--- config.mk ---
export PLATFORM = sky130hd
export DESIGN_NAME = imm_gen_stage
export DESIGN_NICKNAME = d
export VERILOG_FILES = /design/src/rtl/imm_gen_stage.sv
export SDC_FILE = /design/constraint.sdc
export NUM_CORES = 1
export LEC_CHECK = 0
export BUFFER_PORTS_ARGS = -buffer_cell sky130_fd_sc_hd__buf_2
export CAP_MARGIN = 0
export CORE_MARGIN = 1
export CORE_UTILIZATION = 51
export CTS_CLUSTER_SIZE = 40
export DETAILED_ROUTE_END_ITERATION = 6
export HOLD_SLACK_MARGIN = 0.08
export PLACE_DENSITY = 0.76
export SLEW_MARGIN = 20
export SYNTH_ARGS = -nofsm -noshare
export SYNTH_HDL_FRONTEND = slang
export SYNTH_SLANG_ARGS = --single-unit
--- constraint.sdc ---
create_clock -name clk -period 3.29 [get_ports clk]
set_input_delay 0 -clock clk [delete_from_list [all_inputs] [get_ports clk]]
set_output_delay 0 -clock clk [all_outputs]
set_load 0.01 [all_outputs]
--- src/rtl/imm_gen_stage.sv ---
// imm_gen_stage: registered RISC-V immediate generator with optional skid buffer
module imm_gen_stage #(
  parameter int XLEN    = 32,
  parameter bit SKID    = 1'b1,
  parameter bit EN_ZIMM = 1'b1
) (
  input  logic            clk,
  input  logic            rst,
  input  logic            in_valid,
  output logic            in_ready,
  input  logic [31:0]     in_instr,
  input  logic [XLEN-1:0] in_pc,
  output logic            out_valid,
  input  logic            out_ready,
  output logic [XLEN-1:0] out_imm,
  output logic [2:0]      out_fmt,
  output logic [XLEN-1:0] out_target,
  output logic [XLEN-1:0] out_pc
);
  localparam logic [2:0] F_NONE = 3'd0, F_I = 3'd1, F_S = 3'd2, F_B = 3'd3,
                         F_U = 3'd4, F_J = 3'd5, F_Z = 3'd6;
  typedef struct packed {
    logic [XLEN-1:0] imm;
    logic [2:0]      fmt;
    logic [XLEN-1:0] tgt;
    logic [XLEN-1:0] pc;
  } res_t;
  logic [6:0]      op;
  logic [2:0]      f3;
  logic [XLEN-1:0] imm_i, imm_s, imm_b, imm_u, imm_j, imm_z;
  logic [2:0]      fmt_d;
  res_t            new_d, o_q, s_q;
  logic            o_v_q, s_v_q, o_free, in_fire;
  assign op    = in_instr[6:0];
  assign f3    = in_instr[14:12];
  assign imm_i = XLEN'($signed(in_instr[31:20]));
  assign imm_s = XLEN'($signed({in_instr[31:25], in_instr[11:7]}));
  assign imm_b = XLEN'($signed({in_instr[31], in_instr[7], in_instr[30:25], in_instr[11:8], 1'b0}));
  assign imm_u = XLEN'($signed({in_instr[31:12], 12'b0}));
  assign imm_j = XLEN'($signed({in_instr[31], in_instr[19:12], in_instr[20], in_instr[30:21], 1'b0}));
  assign imm_z = XLEN'(in_instr[19:15]);
  // Classify the opcode into an immediate format
  always_comb begin
    fmt_d = F_NONE;
    case (op)
      7'b0000011, 7'b0000111, 7'b0010011, 7'b1100111: fmt_d = F_I;
      7'b0011011: fmt_d = (XLEN == 64) ? F_I : F_NONE;
      7'b0100011, 7'b0100111: fmt_d = F_S;
      7'b1100011: fmt_d = F_B;
      7'b0110111, 7'b0010111: fmt_d = F_U;
      7'b1101111: fmt_d = F_J;
      7'b1110011: fmt_d = (EN_ZIMM && f3[2] && f3[1:0] != 2'b00) ? F_Z : F_NONE;
      default: fmt_d = F_NONE;
    endcase
  end
  // Pick the immediate and the PC-relative target (branches, jumps, AUIPC only)
  always_comb begin
    new_d.fmt = fmt_d;
    new_d.imm = fmt_d == F_I ? imm_i :
                fmt_d == F_S ? imm_s :
                fmt_d == F_B ? imm_b :
                fmt_d == F_U ? imm_u :
                fmt_d == F_J ? imm_j :
                fmt_d == F_Z ? imm_z : '0;
    new_d.tgt = (fmt_d == F_B || fmt_d == F_J || op == 7'b0010111) ? in_pc + new_d.imm : '0;
    new_d.pc  = in_pc;
  end
  assign o_free   = !o_v_q || out_ready;
  assign in_ready = !rst && (SKID ? !s_v_q : o_free);
  assign in_fire  = in_valid && in_ready;
  // Output register refills from skid first, then from input; skid catches input during a stall
  always_ff @(posedge clk) begin
    if (rst) begin
      o_v_q <= 1'b0;
      s_v_q <= 1'b0;
      o_q   <= '0;
      s_q   <= '0;
    end else begin
      if (o_free) begin
        o_v_q <= s_v_q || in_fire;
        if (s_v_q) o_q <= s_q;
        else if (in_fire) o_q <= new_d;
      end
      if (s_v_q && o_free) s_v_q <= 1'b0;
      else if (SKID && in_fire && !o_free) begin
        s_v_q <= 1'b1;
        s_q   <= new_d;
      end
    end
  end
  assign out_valid  = o_v_q;
  assign out_imm    = o_q.imm;
  assign out_fmt    = o_q.fmt;
  assign out_target = o_q.tgt;
  assign out_pc     = o_q.pc;
endmodule

## Yosys cells after proc, flatten, opt, wreduce, memory -nomap -nowiden

Cells that the tools add are included.

- Register bits: 200
- Bits in latches: 0
- Bits in writable memories: 0
- Memory bits (read-only): 0
- Bits of input ports: 68
- Output and inout bits: 101
- Logic and storage cells: 61
- Memories kept: 0

- Add/sub/neg operators: 1
- $mul: 0
- Div/mod/pow operators: 0
- Order comparisons: 0
- Equal/unequal tests: 17
- Shift-type cells: 0
- Muxes and demuxes: 11
- Bitwise operators: 1
- Reductions and logical operators: 21

Operator list:

| kind | number |
|---|---|
| 2-to-1 mux 99 bit | 2 |
| 2-to-1 mux 32 bit | 6 |
| adder 32 bit | 1 |
| == test 7 bit (second input constant) | 4 |
| == test 7 x 6 -> 1 bit (second input constant) | 3 |
| case mux 3 bit (6 select lines) | 1 |
| == test 7 x 5 -> 1 bit (second input constant) | 2 |
| == test 3 bit (second input constant) | 3 |
| == test 7 x 2 -> 1 bit (second input constant) | 1 |
| == test 7 x 3 -> 1 bit (second input constant) | 1 |
| == test 3 x 2 -> 1 bit (second input constant) | 2 |
| OR reduction 2 bit | 3 |
| logical AND 1 bit | 5 |
| 2-to-1 mux 5 bit | 1 |
| zero test 1 bit | 4 |
| logical OR 1 bit | 4 |
| AND reduction 2 bit | 2 |
| nonzero test 2 bit | 2 |
| OR reduction 4 bit | 1 |
| == test 3 x 1 -> 1 bit (second input constant) | 1 |
| 2-to-1 mux 3 bit | 1 |
| inverter 1 bit | 1 |

## Logic depth before layout (Yosys ltp)

Gate-level depths: netlist of the first run.

- Depth after elaboration: 15
- Gate-level depth with buffers: 17
- Mapped depth without buffers: 16

## Worst setup path after synthesis of the first run

Ideal clock, no wire load.

- Path kind: input port to flip-flop
- From: in in_instr[3]
- To: reg o_q (netlist bit out_target[24])
- Setup time: 91 ps
- Arrival: 3273 ps
- Required time: 3199 ps
- Setup slack: -74 ps
- Cell stages on the path: 13
- Path buffers: 0
- Path through: nand3b_2 > nor4_2 > nor3_1 > a21o_1 > ha_1 > nor2b_1 > o31a_1 > o21ai_1 > a21oi_2 > o21ai_4 > a21oi_2 > or4b_1 > a311oi_1

RTL lines:

| what | line | text |
|---|---|---|
| start, declared | 11 | `input logic [31:0] in_instr,` |
| end signal, assigned | 81 | `if (s_v_q) o_q <= s_q;` |
| end signal, assigned | 82 | `else if (in_fire) o_q <= new_d;` |
| end, declared | 32 | `res_t new_d, o_q, s_q;` |

==> impl_metrics.ini, run 1 <==
[synth]
synth_warnings = 0
synth_top_family_by_area = compound AO/OA/AOI/OAI gates
avgSynthCellArea_um2 = 7.90
yosys_register_bits = 200
synthSimpleGateAreaFrac_pct = 21.7
synth_area_um2 = 10200
async_flop_share_pct = 0
synth-edff-count = 0
synthAdderAreaFrac_pct = 4.22
ys_seq_area_share_pct = 39.1
syn_inst = 1298
syn_nets = 1400
muxShareOfSynthArea_pct = 5.76
ys_types = 68
synth_xor_area_share_pct = 1.71
synth_top_flop_cell = dfxtp_1
synth_compound_area_share_pct = 23.1

[place]
pre_cts_slack_ps = -279
place.gp.congestion = 0.935
dp_cells = 1782
port_buffers = 168
hpwl_mm = 22.3

[global_routing]
grt_pass1_wl_mm = 50.2
grt_antenna_before_repair = 0
track_usage_pct = 31.4
grt_pass1_vias = 9535
grt_max_degree = 87
grt-ovfl-total = 0

[setup_path]
worstRegToRegCells = 6
critPathSlowestCell = or3b_2
max_stage_delay_ps = 470
worst_r2r_endpoint = s_q[23]
ff2ff_setup_slack_ps = 780
critPathRequiredTime_ps = 3640
worst_setup_path_end_kind = flip-flop
crit_family = compound AO/OA/AOI/OAI gates
cp.arrival_ps = 3420
crit_cells = 16
r2r-start = s_v_q
worst_setup_path_start_kind = primary input
crit_path_cell_trace = buf_2 > buf_4 > or3b_2 > a21oi_2 > buf_4 > a21oi_1 > inv_1 > ha_1 > a21o_1 > a31oi_2 > o21ai_1 > or3_4 > o21ai_4 > a21oi_2 > or4b_1 > a311oi_1
cp_max_fo = 8
crit_buf_inv = 4
crit_type = in -> reg

[power]
intPower_mw = 3.97
totalPowerFinal_mw = 5.60
switchingPower_mw = 1.63
power.density_nw_per_um2 = 417
combinationalPowerShare_pct = 15.8
switching_share_pct = 29.1
ir_drop_mv = 0.380
clock_power_share_pct = 38.7
p_leak_nw = 5.64
power_frac_seq_pct = 45.5

[cells_and_area]
nets = 1690
fin_util_pct = 68.6
diodes = 0
layout_common_cells = dfxtp_1, nor2_1, nand2_1
layout_commonest_cell = dfxtp_1
num-fill-cells = 1623
drive_gt1_share_pct = 24.0
areaGrowthSynthToFinish_pct = 31.1
instances_no_fill = 1866

[detailed_routing]
via_per_inst = 5.64
wl_per_cell_um = 17.1
drtIter0Drc = 766
wl_mm = 31.9
via_count = 10500
route.detailed.drc = 0
ant_nets = 0
drt-pass1-iter-count = 5

[die]
die_area_um2 = 20700
die-width_um = 144
start_util_pct = 52.3
io_pins = 169
rows = 51
chipHeight_um = 144
coreArea_um2 = 19600

[timing]
slew_headroom_pct = 37.8
rsz0062_at_grt = false
layout_setup_ws_ps = 226
max_freq_ghz = 0.326
worst_pin_slew_ps = 933
setup_viol_count_final = 0
finalClockSkew_ps = 8.94
maxSlewViolCount = 0
period_share_pct = 93.1
tns_ps = 0
min_period_ps = 3060
finalHoldViolations = 0

[hold_path]
min_path_cells = 4
hold_end = s_q[80]
hold_start = in_instr[13]
min_path_type = in -> reg

[clocking]
insertion_delay_ps = 440
clock_sinks = 200
cts.htree.levels = 4
cts_tree = done
cts_root_buffer = clkbuf_16
cts.clk_slew.worst_paths_ps = 80
post_cts_buffers = 0
cts_buffers = 17
clockBufferDepth = 2

[run_status]
status = complete, no violations

[run]
drv_cap = 0
## power by group through the flow
stage | clock (mW) | combinational, mW | sequential, mW
finish | 2.17 | 0.885 | 2.55
global route | 2.30 | 0.965 | 2.56
CTS | 2.19 | 0.867 | 2.55
detailed placement | 0 | 0.821 | 2.61
global placement | 0 | 0.811 | 2.61
floorplan | 0 | 0.430 | 2.63
## synthesized netlist by cell type (all sizes together), types with 3 or more instances
cell type,number,area (µm²)
nand2b,10,62.6
nand2,172,646
a22o,8,70.1
a21oi,135,687
nor2,181,679
ha,33,413
nand3,17,85.1
a221oi,7,67.6
o211ai,11,82.6
xor2,10,87.6
a21o,17,128
nand3b,4,33.8
a211oi,70,526
a31o,3,26.3
o311ai,3,26.3
nor3,48,250
o21bai,5,37.5
nand4,4,25.0
dfxtp,200,4000
o21ai,57,297
or3,11,73.8
a22oi,3,22.5
and3,8,50.1
clkbuf,86,323
xnor2,10,87.6
inv,21,78.8
nor2b,11,68.8
a21boi,4,30.0
nor4,23,163
a211o,3,26.3
a31oi,7,50.1
and2,3,18.8
o21a,11,82.6
mux2i,59,591
o31ai,4,30.0
buf,11,53.8
o31a,3,26.3
a311oi,3,26.3
## state kept, by name (all words and copies together) (netlist names)
| name | cells |
|---|---|
| out_valid | 1 |
| out_fmt | 3 |
| s_q | 99 |
| out_imm | 32 |
| s_v_q | 1 |
| out_target | 32 |
| out_pc | 32 |
## cells by family (layout without fill, tap and decap cells)
family / count (synthesis) / after routing
simple gates: 500 / 500
buf+inv: 118 / 421
compound gates: 367 / 367
flops: 200 / 200
fa+ha+maj: 34 / 34
xor+xnor: 20 / 20
mux: 59 / 59
## per-layer routing
metal  GRT usage (%)  wire [µm]  vias up
li1                -          -     5193
met1            43.3      14700     4902
met2            49.7      14400      373
met3            4.60       2000       55
met4            11.0        745        0
met5               0          0        -
## layout make-up
| type | instances | area (µm²) | area share (%) |
|---|---|---|---|
| clock buffer | 17 | 425 | 3.17 |
| inverter | 21 | 78.8 | 0.587 |
| sequential | 200 | 4010 | 29.8 |
| multi-input combinational | 980 | 5880 | 43.7 |
| timing repair buffer | 368 | 2530 | 18.9 |
| tap | 265 | 332 | 2.47 |
| clock inverter | 15 | 183 | 1.36 |
## worst max path at each step
stage                start        endpoint
2_1_floorplan  in_instr[5]  out_target[24]
3_3_place_gp   in_instr[2]  out_target[30]
5_1_grt        in_instr[3]  out_target[24]
3_5_place_dp   in_instr[2]  out_target[24]
6_report       in_instr[3]  out_target[24]
4_1_cts        in_instr[2]  out_target[24]
## through the flow
step                      hold WS [ps]  cell area [µm²]
after floorplan                    136            10300
after global placement             281            12200
after detailed placement           287            12200
after CTS                         80.6            13400
after global routing               121            13400
final                              103            13400
## worst min-delay path: cells and delay by family
family	cells	cell delay, ps
buffers and inverters	2	250
AOI/OAI and AO/OA	2	240
## what timing repair did
item                                    in CTS  in global routing
hold endpoints to repair                    91                  0
resized for setup                            0                 10
hold buffers                                51                  0
endpoints found under the setup margin       0                 15
No activity file was read; power rests on OpenSTA's default activity.
==> run 2, diff against run 1 <==
--- a/config.mk
+++ b/config.mk
@@ -8,11 +8,11 @@
 export BUFFER_PORTS_ARGS = -buffer_cell sky130_fd_sc_hd__buf_2
 export CAP_MARGIN = 0
 export CORE_MARGIN = 1
-export CORE_UTILIZATION = 51
+export CORE_UTILIZATION = 57
 export CTS_CLUSTER_SIZE = 40
 export DETAILED_ROUTE_END_ITERATION = 6
 export HOLD_SLACK_MARGIN = 0.08
-export PLACE_DENSITY = 0.76
+export PLACE_DENSITY = 0.81
 export SLEW_MARGIN = 20
 export SYNTH_ARGS = -nofsm -noshare
 export SYNTH_HDL_FRONTEND = slang
==> constraint.sdc (replaced) <==
create_clock -name clk -period 3.09 [get_ports clk]
set_input_delay 0 -clock clk [delete_from_list [all_inputs] [get_ports clk]]
set_output_delay 0 -clock clk [all_outputs]
set_load 0.01 [all_outputs]
==> run 2 against run 1 <==
- non-clock buffer count rose by 3
- die area fell by 10%
- wire length rose by 1.4%
- worst hold slack improved by 25 ps
- register-to-register slack improved by 110 ps
- power rose by 7.4%
- first-iteration DRC count fell by 3.0%
- final area rose by 1.1%
- combinational power rose by 9.7%
- clock power rose by 7%
- critical path type unchanged
- largest power group unchanged
==> impl_metrics.ini, run 2 (synthesis gave the netlist of run 1 again) <==
[setup_path]
cp.arrival_ps = 3410
r2r-start = s_v_q
ff2ff_setup_slack_ps = 890
worstRegToRegCells = 5
crit_type = in -> reg
cp_max_fo = 6
worst_setup_path_end_kind = flip-flop
worst_r2r_endpoint = s_q[78]
critPathRequiredTime_ps = 3440
worst_setup_path_start_kind = primary input

[place]
pre_cts_slack_ps = -384
place.gp.congestion = 0.937
port_buffers = 168
hpwl_mm = 22.8

[global_routing]
grt_pass1_wl_mm = 49.7
track_usage_pct = 34.5
grt-ovfl-total = 0
grt_antenna_before_repair = 0
grt_pass1_vias = 9897
grt_max_degree = 84

[hold_path]
hold_end = s_q[68]
min_path_type = in -> reg
min_path_cells = 4
hold_start = in_instr[8]

[detailed_routing]
via_per_inst = 5.88
drtIter0Drc = 743
wl_per_cell_um = 17.7
wl_met3_mm = 2.00
via_count = 10800
wl_met1_mm = 14.5
wl_mm = 32.4
ant_nets = 0
top_layer = met4
drt-pass1-iter-count = 6
route.detailed.drc = 0
dr_wl_met2_mm = 15.0

[timing]
rsz0062_at_grt = true
min_period_ps = 3060
period_share_pct = 98.9
fin_hold_ws_ps = 127
max_freq_ghz = 0.327
setup_viol_count_final = 0
worst_pin_slew_ps = 856
finalHoldViolations = 0
tns_ps = 0
finalClockSkew_ps = 8.52
slew_headroom_pct = 43.0
maxSlewViolCount = 0
layout_setup_ws_ps = 34.4

[clocking]
insertion_delay_ps = 440
clock_sinks = 200
clockBufferDepth = 2
cts.clk_slew.worst_paths_ps = 80
cts_tree = done
cts_buffers = 17
cts_root_buffer = clkbuf_16
cts.htree.levels = 4

[die]
coreArea_um2 = 17400
die_area_um2 = 18500
io_pins = 169
start_util_pct = 58.9
chipHeight_um = 136
rows = 48
die-width_um = 136

[power]
totalPowerFinal_mw = 6.02
power.density_nw_per_um2 = 443
ir_drop_mv = 0.402
p_leak_nw = 5.68

[cells_and_area]
nets = 1693
largest_reg_flops = 99
areaGrowthSynthToFinish_pct = 32.6
layout_commonest_cell = dfxtp_1
num-fill-cells = 1251
diodes = 0
layout_common_cells = dfxtp_1, nor2_1, nand2_1
fin_util_pct = 78.0
drive_gt1_share_pct = 26.9
largest_register = s_q

[run_status]
status = complete, no violations

[run]
drv_cap = 0
run 2: cell types whose count changed in the layout (fill, tap and decap cells not counted), sizes merged:
cell / change
buf: +18
clkinv: -1
clkinvlp: -1
inv: +1
dlygate4sd3: -15
bufinv: +1
run 2: where the power goes:
group	total, mW	internal (mW)	leakage (nW)	switching (mW)
logic	0.971	0.413	3.75	0.558
clock network	2.33	1.23	0.302	1.10
registers	2.72	2.67	1.63	0.0504
total	6.02	4.31	5.68	1.71
run 2: worst max-delay path: stages:
cell and delay [ps]:
buf_8 110, or3_4 380, o22ai_2 190, nand3_2 130
nor3_4 280, a21o_1 250, ha_4 230, nor2b_4 120
o31a_1 330, o21ai_4 290, a21oi_4 110, o21ai_4 160
a21oi_2 80, or4b_4 510, a311oi_2 240
run 2: through the flow:
step           instances  area (µm²)
6_report            1829       13600
5_1_grt             1829       13600
2_1_floorplan       1298       10300
3_3_place_gp        1757       12300
3_5_place_dp        1757       12300
4_1_cts             1825       13300
run 2: repair_timing:
action / 4_1_cts / 5_1_grt
setup buffers: 0 / 4
hold buffers: 36 / 0
endpoints found under the hold margin: 97 / 0
resized for setup: 0 / 58
setup endpoints to repair: 0 / 30
run 2: final cells by class:
cell class              count  area, µm²  share of cell area, %
clock buffers              17        425                   3.13
clock inverters            15        183                   1.34
inverters                  21       78.8                  0.580
multi-input cells         980       6100                   44.9
flip-flops and latches    200       4010                   29.5
well taps                 225        282                   2.07
repair buffers            371       2510                   18.5
run 2: worst max path at each step:
stage	from	endpoint	slack, ps	cells after the start
CTS	in_instr[2]	out_target[7]	50	16
floorplan	in_instr[5]	out_target[24]	-70	15
detailed placement	in_instr[4]	out_target[24]	-380	16
global placement	in_instr[3]	out_target[24]	-330	16
global route	in_instr[5]	out_target[24]	-70	15
finish	in_instr[5]	out_target[24]	30	15
run 2: layer usage:
layer | GRT usage [%] | vias up
met5 | 0 | -
met4 | 14.1 | 0
met3 | 5.93 | 74
met2 | 54.9 | 403
met1 | 46.2 | 5063
li1 | - | 5210
==> run 3, diff against run 2 <==
--- a/config.mk
+++ b/config.mk
@@ -7,6 +7,7 @@
 export LEC_CHECK = 0
 export BUFFER_PORTS_ARGS = -buffer_cell sky130_fd_sc_hd__buf_2
 export CAP_MARGIN = 0
+export CORE_ASPECT_RATIO = 1.2
 export CORE_MARGIN = 1
 export CORE_UTILIZATION = 57
 export CTS_CLUSTER_SIZE = 40
==> constraint.sdc (replaced) <==
create_clock -name clk -period 3.09 [get_ports clk]
set_input_delay 0.1545 -clock clk [delete_from_list [all_inputs] [get_ports clk]]
set_output_delay 0.1545 -clock clk [all_outputs]
set_load 0.01 [all_outputs]
==> run 3 against run 2 <==
- the run now ends with DRC, setup timing left
- critical path type unchanged
- register-to-register slack lost 60 ps
- clock skew is 0.87 ps higher
- maximum frequency shrank 4.2%
- combinational power is 5% higher
- critical endpoint unchanged
- first-iteration DRC count grew 48%
- die area barely moved
==> impl_metrics.ini, run 3 (synthesis gave the netlist of run 1 again) <==
[power]
combinationalPowerShare_pct = 16.7
p_leak_nw = 5.88
ir_drop_mv = 0.381
intPower_mw = 4.36
totalPowerFinal_mw = 6.12
clock_power_share_pct = 38.9
switchingPower_mw = 1.77
power_frac_seq_pct = 44.4
power.density_nw_per_um2 = 438
switching_share_pct = 28.8

[global_routing]
grtUsageMet2_pct = 57.3
grt_antenna_before_repair = 1
busiest_layer = met2
grt_pass1_vias = 10300
grt_pass1_wl_mm = 51.8
track_usage_pct = 34.8
grtUsageMet3_pct = 4.91
grt_max_degree = 106
grt-ovfl-total = 0
use_met1_pct = 43.9

[place]
placed_area_um2 = 12400
dp_cells = 1759
place.gp.congestion = 0.995
hpwl_mm = 22.5
port_buffers = 168
pre_cts_slack_ps = -541

[setup_path]
cp_max_fo = 6
worst_setup_path_end_kind = flip-flop
critPathRequiredTime_ps = 3450
worstRegToRegCells = 5
crit_type = in -> reg
worst_setup_path_start_kind = primary input
cp.arrival_ps = 3550

[cells_and_area]
instances_no_fill = 1841
design_area_um2 = 14000
drive_gt1_share_pct = 29.5
largest_reg_flops = 99
num-fill-cells = 1157
layout_common_cells = dfxtp_1, buf_4, nor2_1
seqCellArea_um2 = 4010
largest_register = s_q
layout_commonest_cell = dfxtp_1
areaGrowthSynthToFinish_pct = 36.5
nets = 1708
multiInputGateArea_um2 = 6320

[timing]
min_period_ps = 3190
fin_hold_ws_ps = 77.8
setup_viol_count_final = 8
layout_setup_ws_ps = -98.1
finalClockSkew_ps = 9.39
maxSlewViolCount = 0
period_share_pct = 103
slew_headroom_pct = 28.9
finalHoldViolations = 0
worst_pin_slew_ps = 1060
rsz0062_at_grt = true
max_freq_ghz = 0.314

[hold_path]
min_path_cells = 2
min_path_type = in -> reg

[detailed_routing]
wl_per_cell_um = 18.9
via_per_inst = 6.13
drtIter0Drc = 1099
route.detailed.drc = 3
drt-pass1-iter-count = 7
ant_nets = 0
via_count = 11300
wl_mm = 34.9

[die]
chipHeight_um = 149
die_area_um2 = 18500
start_util_pct = 58.3
die-width_um = 124
io_pins = 169
coreArea_um2 = 17600
rows = 53

[clocking]
cts.htree.levels = 4
clock_sinks = 200
clockBufferDepth = 2
cts_buffers = 17
cts_root_buffer = clkbuf_16
cts_tree = done
insertion_delay_ps = 450
cts.clk_slew.worst_paths_ps = 80

[run]
drv_cap = 0

[run_status]
status = complete, but fails checks
violations = DRC, setup timing
-- run 3: critical path: stages --
cell and delay, ps:
buf_8 100, or3_4 400, o22ai_4 180, nand3_2 120
nor3_4 230, a21o_1 250, ha_4 230, nor2b_4 120
o31a_1 330, o21ai_4 310, a21oi_4 110, o21ai_4 170
a21oi_2 80, or4b_1 500, a311oi_1 250
-- run 3: area by class of cell --
cell class              count  share of cell area (%)
multi-input cells         980                    45.2
clock buffers              18                    3.14
inverters                  21                   0.563
well taps                 220                    1.97
clock inverters            14                    1.28
flip-flops and latches    200                    28.6
repair buffers            386                    19.2
diodes                      2                  0.0358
++++++++++++++++++++
EXERCISE AIM: Search each line of the data above for "only", and copy the lines where it occurs.

REPLY:
  // Pick the immediate and the PC-relative target (branches, jumps, AUIPC only)
- Memory bits (read-only): 0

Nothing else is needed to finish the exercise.